* _Given entries_
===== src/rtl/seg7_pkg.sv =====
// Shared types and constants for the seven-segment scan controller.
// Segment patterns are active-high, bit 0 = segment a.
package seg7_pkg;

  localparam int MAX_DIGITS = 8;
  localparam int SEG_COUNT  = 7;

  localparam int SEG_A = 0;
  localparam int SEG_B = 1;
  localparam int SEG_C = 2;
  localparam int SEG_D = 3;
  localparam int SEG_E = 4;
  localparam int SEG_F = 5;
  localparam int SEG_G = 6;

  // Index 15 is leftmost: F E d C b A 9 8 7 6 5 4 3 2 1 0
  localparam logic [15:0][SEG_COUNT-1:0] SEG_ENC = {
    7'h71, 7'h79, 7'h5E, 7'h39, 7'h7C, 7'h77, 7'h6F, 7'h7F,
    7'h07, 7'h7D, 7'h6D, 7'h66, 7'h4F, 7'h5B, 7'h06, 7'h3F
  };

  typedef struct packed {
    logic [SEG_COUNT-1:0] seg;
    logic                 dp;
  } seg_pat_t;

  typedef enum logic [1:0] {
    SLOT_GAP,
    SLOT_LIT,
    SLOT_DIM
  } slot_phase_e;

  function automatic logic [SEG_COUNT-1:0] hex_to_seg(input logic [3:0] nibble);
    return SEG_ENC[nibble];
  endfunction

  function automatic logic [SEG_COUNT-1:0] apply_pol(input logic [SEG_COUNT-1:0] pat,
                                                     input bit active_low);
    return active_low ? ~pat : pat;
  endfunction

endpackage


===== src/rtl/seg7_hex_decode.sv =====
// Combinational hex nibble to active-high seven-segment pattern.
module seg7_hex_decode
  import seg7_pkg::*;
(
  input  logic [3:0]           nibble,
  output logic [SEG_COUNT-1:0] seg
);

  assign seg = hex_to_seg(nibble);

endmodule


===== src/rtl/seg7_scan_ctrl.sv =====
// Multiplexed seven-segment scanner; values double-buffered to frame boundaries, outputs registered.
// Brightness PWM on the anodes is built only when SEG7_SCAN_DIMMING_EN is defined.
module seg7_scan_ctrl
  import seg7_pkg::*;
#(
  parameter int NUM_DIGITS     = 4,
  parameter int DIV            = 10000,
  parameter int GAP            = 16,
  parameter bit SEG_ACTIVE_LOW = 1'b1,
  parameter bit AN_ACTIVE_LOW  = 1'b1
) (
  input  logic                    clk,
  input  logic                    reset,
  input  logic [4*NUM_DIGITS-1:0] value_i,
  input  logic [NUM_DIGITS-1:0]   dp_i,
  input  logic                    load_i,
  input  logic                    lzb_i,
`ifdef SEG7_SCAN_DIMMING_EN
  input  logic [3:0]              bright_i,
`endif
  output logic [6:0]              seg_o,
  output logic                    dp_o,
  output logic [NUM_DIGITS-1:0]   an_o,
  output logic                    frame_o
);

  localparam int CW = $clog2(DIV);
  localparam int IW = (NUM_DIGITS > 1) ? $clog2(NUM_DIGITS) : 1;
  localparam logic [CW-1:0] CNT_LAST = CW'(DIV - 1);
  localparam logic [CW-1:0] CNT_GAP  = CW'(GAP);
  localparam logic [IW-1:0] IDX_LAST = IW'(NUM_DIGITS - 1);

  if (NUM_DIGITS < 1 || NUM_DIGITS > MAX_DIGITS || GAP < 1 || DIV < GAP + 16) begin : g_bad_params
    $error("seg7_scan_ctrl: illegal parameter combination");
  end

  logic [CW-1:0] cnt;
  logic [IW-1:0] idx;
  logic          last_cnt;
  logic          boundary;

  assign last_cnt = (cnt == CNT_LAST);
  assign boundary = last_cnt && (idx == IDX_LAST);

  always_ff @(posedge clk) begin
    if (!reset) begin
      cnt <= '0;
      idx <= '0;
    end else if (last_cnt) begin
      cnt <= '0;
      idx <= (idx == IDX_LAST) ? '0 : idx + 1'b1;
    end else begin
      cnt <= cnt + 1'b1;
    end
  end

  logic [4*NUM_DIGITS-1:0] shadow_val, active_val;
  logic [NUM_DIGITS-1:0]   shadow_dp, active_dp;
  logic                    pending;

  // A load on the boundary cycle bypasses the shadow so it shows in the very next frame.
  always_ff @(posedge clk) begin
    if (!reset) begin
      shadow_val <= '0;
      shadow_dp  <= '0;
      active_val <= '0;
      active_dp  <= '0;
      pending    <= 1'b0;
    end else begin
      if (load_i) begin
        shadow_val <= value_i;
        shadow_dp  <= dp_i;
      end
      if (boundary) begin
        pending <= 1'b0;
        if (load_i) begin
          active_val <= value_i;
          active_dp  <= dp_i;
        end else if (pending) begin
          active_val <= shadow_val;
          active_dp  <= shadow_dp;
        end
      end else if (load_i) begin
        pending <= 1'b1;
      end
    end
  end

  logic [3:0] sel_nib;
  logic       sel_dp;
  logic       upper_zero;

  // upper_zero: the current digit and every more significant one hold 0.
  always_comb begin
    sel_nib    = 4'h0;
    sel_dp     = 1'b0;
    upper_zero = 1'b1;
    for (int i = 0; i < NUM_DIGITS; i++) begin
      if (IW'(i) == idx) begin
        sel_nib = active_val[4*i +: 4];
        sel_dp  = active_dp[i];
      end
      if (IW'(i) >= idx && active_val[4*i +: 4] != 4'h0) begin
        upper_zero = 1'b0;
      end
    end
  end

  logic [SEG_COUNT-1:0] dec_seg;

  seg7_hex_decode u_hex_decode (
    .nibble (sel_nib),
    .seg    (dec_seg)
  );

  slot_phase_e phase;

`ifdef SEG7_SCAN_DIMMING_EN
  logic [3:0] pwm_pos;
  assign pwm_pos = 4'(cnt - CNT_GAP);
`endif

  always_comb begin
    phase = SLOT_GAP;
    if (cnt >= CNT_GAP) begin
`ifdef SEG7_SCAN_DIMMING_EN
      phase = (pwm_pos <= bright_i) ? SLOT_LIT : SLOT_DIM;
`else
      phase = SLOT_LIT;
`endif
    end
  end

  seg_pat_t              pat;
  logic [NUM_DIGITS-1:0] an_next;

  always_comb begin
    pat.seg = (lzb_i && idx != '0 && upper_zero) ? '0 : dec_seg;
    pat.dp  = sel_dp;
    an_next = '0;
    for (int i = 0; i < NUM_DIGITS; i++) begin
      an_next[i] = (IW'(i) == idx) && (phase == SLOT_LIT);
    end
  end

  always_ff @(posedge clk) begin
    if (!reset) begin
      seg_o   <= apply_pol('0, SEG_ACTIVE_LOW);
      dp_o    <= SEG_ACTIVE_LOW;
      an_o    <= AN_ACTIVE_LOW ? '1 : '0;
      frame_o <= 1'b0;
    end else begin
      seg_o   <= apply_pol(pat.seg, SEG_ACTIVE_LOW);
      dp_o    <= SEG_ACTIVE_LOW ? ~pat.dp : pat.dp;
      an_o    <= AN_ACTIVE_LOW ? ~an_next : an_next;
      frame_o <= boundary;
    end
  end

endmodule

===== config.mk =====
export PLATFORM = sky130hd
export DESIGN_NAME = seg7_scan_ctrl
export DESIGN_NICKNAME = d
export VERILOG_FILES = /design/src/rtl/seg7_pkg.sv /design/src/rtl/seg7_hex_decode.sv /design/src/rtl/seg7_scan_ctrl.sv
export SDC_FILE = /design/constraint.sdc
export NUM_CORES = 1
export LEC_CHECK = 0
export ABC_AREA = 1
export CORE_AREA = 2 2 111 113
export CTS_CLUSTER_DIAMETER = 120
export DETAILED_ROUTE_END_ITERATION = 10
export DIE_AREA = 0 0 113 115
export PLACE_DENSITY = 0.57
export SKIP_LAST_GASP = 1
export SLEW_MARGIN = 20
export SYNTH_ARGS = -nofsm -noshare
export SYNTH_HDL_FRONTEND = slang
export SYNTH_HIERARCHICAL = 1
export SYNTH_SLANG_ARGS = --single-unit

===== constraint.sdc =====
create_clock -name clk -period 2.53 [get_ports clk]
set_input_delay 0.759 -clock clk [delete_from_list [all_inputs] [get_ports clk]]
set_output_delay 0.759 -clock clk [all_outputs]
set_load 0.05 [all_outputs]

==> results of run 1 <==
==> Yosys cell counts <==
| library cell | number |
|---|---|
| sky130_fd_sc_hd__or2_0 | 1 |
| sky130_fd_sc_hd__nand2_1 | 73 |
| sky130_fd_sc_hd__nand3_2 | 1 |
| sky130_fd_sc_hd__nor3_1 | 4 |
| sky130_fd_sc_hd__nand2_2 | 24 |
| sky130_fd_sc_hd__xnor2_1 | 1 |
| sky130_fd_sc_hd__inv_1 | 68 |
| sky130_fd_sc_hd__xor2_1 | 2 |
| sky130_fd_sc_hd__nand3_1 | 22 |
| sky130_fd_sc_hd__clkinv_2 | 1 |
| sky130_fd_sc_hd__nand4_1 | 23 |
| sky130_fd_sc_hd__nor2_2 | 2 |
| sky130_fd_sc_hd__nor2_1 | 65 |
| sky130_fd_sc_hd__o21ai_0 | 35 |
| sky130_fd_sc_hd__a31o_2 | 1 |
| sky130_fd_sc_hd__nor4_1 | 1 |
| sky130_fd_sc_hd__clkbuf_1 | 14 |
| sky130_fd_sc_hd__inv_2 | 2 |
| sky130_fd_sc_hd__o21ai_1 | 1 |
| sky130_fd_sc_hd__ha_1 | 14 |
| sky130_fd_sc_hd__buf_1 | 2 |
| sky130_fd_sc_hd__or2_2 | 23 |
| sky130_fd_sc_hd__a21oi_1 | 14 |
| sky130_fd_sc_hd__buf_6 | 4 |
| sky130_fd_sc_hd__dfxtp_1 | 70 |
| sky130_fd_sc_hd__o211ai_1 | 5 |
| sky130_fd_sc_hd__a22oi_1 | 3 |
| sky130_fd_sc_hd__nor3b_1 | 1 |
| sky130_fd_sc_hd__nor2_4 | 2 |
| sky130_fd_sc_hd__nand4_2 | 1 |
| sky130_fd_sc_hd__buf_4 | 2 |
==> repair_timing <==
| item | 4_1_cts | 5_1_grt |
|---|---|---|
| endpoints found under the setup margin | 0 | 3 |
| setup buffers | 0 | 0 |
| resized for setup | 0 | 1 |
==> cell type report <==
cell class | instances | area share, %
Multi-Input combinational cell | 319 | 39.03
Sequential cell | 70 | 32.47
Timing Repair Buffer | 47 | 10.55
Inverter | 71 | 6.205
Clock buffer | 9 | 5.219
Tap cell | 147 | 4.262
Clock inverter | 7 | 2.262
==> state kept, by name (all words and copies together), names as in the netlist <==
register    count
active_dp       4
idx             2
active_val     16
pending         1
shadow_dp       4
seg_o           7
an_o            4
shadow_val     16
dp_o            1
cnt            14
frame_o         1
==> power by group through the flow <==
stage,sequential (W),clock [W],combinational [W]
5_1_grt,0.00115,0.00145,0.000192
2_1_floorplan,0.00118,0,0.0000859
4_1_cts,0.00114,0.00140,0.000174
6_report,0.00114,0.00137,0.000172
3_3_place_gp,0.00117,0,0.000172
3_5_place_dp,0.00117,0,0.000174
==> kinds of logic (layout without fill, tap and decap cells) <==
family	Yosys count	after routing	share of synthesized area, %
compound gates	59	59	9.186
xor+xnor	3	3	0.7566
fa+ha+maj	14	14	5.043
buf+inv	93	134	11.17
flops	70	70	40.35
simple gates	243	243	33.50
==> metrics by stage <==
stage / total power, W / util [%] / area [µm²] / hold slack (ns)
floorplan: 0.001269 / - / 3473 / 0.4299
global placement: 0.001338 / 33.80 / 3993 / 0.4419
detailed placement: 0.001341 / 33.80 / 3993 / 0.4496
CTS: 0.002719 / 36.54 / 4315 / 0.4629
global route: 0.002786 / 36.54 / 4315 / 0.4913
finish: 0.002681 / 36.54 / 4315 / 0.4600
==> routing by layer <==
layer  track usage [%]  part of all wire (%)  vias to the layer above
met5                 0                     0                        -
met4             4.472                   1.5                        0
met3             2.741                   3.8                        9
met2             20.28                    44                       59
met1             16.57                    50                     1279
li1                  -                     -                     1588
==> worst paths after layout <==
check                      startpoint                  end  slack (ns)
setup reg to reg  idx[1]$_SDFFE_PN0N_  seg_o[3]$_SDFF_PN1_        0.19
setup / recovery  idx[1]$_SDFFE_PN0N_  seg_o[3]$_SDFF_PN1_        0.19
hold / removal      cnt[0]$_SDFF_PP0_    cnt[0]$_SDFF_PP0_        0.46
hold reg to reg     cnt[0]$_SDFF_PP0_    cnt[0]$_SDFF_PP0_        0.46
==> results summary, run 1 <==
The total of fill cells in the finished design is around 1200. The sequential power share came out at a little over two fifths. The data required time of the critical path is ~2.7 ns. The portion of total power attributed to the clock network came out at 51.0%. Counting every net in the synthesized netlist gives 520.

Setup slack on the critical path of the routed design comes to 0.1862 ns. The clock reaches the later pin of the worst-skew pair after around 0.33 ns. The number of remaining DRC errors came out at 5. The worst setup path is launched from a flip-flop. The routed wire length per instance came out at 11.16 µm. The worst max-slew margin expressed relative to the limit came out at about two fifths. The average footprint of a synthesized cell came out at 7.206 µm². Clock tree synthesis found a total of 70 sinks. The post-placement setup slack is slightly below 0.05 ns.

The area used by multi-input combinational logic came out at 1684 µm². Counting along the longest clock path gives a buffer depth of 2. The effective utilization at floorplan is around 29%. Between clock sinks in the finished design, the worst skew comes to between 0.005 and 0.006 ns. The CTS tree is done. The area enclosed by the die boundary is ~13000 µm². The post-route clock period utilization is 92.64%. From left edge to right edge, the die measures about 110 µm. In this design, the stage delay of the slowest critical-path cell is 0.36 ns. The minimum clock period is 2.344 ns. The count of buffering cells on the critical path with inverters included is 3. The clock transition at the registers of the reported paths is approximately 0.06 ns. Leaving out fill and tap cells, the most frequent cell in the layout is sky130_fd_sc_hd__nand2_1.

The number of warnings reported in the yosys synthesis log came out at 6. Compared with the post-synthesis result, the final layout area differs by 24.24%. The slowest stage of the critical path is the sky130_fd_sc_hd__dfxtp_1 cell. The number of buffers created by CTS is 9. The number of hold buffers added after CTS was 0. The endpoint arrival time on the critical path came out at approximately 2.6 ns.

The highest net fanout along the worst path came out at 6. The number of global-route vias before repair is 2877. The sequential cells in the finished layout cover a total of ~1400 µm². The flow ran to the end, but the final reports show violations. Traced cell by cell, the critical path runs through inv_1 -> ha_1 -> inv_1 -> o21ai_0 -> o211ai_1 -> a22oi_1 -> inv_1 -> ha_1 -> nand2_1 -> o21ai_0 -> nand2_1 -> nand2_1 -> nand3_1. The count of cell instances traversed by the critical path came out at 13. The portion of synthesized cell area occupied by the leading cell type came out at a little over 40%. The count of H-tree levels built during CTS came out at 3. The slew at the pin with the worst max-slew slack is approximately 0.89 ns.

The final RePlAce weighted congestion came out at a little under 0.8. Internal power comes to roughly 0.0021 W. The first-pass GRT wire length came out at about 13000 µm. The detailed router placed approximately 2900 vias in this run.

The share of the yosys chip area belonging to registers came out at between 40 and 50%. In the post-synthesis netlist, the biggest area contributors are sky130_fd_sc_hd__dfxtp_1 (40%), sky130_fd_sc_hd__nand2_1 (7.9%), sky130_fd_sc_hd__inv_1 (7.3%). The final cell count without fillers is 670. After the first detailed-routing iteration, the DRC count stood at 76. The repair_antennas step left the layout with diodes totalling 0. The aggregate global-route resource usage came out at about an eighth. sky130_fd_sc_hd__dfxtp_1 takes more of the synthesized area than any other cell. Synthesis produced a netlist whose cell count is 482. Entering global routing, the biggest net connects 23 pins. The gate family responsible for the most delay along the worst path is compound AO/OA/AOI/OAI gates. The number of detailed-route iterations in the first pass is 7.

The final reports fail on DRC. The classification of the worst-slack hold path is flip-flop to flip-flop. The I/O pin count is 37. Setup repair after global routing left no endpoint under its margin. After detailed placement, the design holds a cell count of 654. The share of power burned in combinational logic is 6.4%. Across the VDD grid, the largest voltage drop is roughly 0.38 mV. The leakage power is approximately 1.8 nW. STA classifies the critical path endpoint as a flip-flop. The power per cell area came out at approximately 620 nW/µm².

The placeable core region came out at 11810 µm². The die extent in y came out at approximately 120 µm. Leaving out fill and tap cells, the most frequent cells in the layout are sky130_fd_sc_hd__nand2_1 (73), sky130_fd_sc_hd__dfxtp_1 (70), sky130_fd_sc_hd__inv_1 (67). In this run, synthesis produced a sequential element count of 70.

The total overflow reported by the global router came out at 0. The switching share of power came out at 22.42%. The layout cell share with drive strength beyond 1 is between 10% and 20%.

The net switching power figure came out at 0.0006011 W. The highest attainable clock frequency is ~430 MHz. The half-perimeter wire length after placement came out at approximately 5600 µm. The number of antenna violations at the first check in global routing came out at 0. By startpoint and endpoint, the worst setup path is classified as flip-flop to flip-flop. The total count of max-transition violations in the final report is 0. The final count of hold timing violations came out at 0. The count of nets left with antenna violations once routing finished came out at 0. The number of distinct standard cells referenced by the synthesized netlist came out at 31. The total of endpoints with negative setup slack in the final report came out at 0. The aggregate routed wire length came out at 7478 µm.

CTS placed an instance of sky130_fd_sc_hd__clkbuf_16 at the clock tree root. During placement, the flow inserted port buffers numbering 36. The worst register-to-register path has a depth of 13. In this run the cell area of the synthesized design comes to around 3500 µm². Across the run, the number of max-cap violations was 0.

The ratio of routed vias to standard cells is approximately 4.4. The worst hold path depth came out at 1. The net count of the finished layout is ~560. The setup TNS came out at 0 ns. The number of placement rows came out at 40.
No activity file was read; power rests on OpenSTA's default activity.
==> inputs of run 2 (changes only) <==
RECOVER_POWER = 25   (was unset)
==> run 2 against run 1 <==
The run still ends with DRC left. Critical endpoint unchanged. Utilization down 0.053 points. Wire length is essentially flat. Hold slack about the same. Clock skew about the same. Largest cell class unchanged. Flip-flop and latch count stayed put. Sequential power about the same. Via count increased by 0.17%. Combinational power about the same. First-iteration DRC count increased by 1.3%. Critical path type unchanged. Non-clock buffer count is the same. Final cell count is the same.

* _Task goal_
Output the first line of the entries above and every line after it, exactly as written, ending with the line that contains "function automatic logic [SEG_COUNT-1:0] apply_pol(input".

* _Response below_
===== src/rtl/seg7_pkg.sv =====
// Shared types and constants for the seven-segment scan controller.
// Segment patterns are active-high, bit 0 = segment a.
package seg7_pkg;

  localparam int MAX_DIGITS = 8;
  localparam int SEG_COUNT  = 7;

  localparam int SEG_A = 0;
  localparam int SEG_B = 1;
  localparam int SEG_C = 2;
  localparam int SEG_D = 3;
  localparam int SEG_E = 4;
  localparam int SEG_F = 5;
  localparam int SEG_G = 6;

  // Index 15 is leftmost: F E d C b A 9 8 7 6 5 4 3 2 1 0
  localparam logic [15:0][SEG_COUNT-1:0] SEG_ENC = {
    7'h71, 7'h79, 7'h5E, 7'h39, 7'h7C, 7'h77, 7'h6F, 7'h7F,
    7'h07, 7'h7D, 7'h6D, 7'h66, 7'h4F, 7'h5B, 7'h06, 7'h3F
  };

  typedef struct packed {
    logic [SEG_COUNT-1:0] seg;
    logic                 dp;
  } seg_pat_t;

  typedef enum logic [1:0] {
    SLOT_GAP,
    SLOT_LIT,
    SLOT_DIM
  } slot_phase_e;

  function automatic logic [SEG_COUNT-1:0] hex_to_seg(input logic [3:0] nibble);
    return SEG_ENC[nibble];
  endfunction

  function automatic logic [SEG_COUNT-1:0] apply_pol(input logic [SEG_COUNT-1:0] pat,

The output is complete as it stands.